--- START ---
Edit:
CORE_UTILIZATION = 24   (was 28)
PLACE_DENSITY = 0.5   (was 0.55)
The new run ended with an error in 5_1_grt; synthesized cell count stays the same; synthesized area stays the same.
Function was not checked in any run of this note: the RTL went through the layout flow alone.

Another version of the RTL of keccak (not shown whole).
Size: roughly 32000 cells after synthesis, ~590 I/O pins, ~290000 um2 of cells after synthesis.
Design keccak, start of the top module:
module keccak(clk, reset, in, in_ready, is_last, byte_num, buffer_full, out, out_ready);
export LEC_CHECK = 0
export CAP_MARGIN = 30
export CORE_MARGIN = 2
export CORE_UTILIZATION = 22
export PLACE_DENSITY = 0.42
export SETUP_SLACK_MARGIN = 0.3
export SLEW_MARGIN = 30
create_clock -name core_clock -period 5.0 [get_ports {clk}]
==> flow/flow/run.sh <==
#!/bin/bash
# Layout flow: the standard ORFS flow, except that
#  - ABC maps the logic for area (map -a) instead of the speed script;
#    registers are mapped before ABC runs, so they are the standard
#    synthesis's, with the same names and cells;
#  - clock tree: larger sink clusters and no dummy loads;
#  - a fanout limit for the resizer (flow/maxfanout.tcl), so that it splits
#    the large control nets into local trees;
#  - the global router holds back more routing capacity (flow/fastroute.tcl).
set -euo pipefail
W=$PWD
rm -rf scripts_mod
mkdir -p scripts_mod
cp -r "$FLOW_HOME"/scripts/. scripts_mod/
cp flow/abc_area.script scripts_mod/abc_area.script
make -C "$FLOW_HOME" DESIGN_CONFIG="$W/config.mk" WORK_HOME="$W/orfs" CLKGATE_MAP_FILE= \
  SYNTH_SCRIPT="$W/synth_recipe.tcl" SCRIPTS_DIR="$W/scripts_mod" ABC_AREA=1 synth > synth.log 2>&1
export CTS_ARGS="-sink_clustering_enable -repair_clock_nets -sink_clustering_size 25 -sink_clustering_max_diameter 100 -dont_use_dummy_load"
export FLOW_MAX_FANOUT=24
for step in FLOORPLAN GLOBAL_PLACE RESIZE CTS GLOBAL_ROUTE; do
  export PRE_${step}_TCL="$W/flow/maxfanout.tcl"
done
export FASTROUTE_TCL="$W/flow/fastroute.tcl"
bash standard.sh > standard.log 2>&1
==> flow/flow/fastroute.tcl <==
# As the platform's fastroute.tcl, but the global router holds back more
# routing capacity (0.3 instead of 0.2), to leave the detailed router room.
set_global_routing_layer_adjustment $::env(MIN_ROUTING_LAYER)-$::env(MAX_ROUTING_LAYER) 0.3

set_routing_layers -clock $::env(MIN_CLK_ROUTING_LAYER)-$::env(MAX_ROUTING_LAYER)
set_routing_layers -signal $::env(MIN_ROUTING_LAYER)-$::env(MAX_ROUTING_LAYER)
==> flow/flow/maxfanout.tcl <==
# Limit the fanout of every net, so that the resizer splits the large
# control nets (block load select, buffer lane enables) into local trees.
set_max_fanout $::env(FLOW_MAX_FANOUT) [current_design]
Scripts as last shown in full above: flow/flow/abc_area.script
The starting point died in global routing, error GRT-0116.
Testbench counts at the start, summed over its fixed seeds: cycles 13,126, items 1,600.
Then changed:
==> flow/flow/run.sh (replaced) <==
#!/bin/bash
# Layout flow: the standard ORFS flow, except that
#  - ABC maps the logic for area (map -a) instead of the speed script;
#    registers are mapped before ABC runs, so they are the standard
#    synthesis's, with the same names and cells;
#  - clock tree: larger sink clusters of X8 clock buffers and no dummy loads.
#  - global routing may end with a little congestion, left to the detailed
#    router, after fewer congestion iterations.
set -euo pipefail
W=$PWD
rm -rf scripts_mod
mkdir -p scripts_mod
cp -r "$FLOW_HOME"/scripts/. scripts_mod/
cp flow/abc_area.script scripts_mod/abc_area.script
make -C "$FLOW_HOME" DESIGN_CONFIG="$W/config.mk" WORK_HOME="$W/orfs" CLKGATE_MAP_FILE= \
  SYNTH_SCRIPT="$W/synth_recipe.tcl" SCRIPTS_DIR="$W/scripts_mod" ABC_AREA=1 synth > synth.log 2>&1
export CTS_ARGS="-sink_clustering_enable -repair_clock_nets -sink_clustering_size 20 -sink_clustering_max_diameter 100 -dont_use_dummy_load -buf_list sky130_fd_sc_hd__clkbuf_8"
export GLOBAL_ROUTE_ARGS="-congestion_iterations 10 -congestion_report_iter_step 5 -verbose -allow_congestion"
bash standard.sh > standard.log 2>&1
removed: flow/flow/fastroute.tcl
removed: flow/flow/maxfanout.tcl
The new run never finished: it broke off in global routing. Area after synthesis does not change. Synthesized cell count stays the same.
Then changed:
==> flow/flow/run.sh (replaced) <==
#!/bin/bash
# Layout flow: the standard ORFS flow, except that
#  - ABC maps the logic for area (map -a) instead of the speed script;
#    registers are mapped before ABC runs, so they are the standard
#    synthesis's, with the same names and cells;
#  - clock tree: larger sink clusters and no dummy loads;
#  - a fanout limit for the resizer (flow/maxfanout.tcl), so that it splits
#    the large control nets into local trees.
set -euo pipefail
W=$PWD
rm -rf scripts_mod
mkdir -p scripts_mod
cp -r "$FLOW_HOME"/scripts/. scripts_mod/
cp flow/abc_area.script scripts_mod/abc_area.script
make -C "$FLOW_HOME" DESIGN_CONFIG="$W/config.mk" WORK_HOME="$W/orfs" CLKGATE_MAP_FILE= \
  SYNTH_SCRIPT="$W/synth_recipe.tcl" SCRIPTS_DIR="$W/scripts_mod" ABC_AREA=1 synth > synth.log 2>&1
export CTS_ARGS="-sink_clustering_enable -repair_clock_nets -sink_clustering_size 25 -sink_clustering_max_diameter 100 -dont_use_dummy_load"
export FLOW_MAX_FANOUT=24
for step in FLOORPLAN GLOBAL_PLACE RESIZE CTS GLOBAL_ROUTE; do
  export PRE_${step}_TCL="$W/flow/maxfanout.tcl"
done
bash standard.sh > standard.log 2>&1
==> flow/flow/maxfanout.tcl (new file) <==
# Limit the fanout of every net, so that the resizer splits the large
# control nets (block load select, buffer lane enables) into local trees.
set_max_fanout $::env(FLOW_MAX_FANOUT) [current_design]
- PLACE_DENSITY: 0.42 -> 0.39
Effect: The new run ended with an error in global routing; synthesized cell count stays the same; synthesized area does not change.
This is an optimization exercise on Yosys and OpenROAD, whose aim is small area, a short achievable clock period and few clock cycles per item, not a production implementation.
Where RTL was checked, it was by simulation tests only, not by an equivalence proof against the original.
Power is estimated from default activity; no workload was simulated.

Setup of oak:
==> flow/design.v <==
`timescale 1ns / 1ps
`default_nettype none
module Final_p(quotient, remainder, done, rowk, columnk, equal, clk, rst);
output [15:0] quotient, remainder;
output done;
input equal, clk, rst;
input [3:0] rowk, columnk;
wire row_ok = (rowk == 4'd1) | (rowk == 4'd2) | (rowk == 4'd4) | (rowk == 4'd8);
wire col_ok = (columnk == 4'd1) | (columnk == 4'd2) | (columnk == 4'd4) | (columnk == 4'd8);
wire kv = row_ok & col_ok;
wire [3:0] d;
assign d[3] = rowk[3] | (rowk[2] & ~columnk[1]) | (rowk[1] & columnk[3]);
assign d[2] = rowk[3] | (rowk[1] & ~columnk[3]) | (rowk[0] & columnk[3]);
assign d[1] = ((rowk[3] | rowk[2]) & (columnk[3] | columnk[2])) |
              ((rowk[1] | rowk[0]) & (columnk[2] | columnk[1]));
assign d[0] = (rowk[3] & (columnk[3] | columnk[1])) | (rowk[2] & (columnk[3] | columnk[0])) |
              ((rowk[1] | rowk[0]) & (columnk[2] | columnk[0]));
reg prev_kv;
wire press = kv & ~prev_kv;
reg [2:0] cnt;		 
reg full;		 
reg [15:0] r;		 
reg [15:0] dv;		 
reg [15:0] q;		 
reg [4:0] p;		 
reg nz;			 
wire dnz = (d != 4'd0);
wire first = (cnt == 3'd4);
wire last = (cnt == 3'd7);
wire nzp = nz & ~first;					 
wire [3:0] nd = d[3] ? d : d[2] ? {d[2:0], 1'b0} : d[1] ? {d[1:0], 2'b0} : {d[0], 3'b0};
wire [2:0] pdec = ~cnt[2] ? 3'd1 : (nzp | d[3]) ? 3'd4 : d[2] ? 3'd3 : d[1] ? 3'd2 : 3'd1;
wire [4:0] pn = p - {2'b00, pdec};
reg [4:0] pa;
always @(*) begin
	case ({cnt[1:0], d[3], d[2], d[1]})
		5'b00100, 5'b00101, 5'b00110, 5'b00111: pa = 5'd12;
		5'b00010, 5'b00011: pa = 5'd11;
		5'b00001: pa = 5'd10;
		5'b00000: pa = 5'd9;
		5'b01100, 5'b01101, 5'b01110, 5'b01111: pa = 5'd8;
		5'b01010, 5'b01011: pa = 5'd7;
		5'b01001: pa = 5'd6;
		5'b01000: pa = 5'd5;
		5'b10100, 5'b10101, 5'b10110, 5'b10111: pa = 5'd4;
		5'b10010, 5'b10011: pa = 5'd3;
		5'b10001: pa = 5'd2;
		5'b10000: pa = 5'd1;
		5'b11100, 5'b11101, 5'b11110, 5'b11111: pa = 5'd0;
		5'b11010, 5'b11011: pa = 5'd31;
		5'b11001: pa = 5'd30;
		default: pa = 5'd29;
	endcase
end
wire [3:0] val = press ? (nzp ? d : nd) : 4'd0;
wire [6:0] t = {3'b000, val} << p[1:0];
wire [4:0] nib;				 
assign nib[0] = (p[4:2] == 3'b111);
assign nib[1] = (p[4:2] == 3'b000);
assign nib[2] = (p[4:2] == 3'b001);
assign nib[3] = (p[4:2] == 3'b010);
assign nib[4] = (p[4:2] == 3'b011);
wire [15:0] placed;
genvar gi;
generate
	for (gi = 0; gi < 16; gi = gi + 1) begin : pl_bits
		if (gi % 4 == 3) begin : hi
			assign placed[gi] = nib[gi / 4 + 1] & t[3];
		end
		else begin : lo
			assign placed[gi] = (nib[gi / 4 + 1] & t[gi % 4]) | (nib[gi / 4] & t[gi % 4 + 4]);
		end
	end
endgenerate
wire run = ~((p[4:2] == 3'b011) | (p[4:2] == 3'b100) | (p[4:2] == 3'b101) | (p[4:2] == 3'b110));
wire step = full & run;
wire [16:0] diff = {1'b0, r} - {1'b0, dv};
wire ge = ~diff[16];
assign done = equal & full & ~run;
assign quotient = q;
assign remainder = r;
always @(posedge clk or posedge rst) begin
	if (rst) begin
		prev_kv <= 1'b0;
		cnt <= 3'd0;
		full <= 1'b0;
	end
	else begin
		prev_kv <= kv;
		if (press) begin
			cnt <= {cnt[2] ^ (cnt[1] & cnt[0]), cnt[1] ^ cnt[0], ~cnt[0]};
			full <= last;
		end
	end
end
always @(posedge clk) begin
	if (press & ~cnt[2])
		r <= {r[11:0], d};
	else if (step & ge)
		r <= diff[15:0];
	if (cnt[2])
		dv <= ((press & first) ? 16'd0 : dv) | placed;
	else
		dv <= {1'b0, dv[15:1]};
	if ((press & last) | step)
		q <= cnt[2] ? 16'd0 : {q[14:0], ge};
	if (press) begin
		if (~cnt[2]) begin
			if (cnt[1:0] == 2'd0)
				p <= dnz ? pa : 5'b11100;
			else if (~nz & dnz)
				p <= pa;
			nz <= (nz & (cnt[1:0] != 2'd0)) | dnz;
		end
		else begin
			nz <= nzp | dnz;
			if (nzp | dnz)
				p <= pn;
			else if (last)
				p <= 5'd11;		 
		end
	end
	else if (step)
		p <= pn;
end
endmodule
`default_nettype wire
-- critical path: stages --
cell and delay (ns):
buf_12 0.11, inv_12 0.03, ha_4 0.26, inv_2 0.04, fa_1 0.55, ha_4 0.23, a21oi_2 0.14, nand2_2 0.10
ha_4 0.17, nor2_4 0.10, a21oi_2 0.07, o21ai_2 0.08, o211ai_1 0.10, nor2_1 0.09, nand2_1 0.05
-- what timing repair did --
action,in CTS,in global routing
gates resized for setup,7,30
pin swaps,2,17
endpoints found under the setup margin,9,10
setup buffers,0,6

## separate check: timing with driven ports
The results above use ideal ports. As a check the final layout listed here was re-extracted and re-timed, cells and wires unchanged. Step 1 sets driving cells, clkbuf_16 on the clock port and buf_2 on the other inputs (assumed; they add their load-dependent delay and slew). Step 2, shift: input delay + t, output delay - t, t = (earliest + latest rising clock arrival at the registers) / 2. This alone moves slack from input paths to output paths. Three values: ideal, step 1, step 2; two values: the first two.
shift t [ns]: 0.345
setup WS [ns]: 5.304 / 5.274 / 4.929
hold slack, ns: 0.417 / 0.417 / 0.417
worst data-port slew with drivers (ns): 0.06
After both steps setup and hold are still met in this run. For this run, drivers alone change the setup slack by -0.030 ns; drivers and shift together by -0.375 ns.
--- END ---
Return only the exact lines from the opening of the records through the line that contains "The new run ended with an error in 5_1_grt;", both included.

Edit:
CORE_UTILIZATION = 24   (was 28)
PLACE_DENSITY = 0.5   (was 0.55)
The new run ended with an error in 5_1_grt; synthesized cell count stays the same; synthesized area stays the same.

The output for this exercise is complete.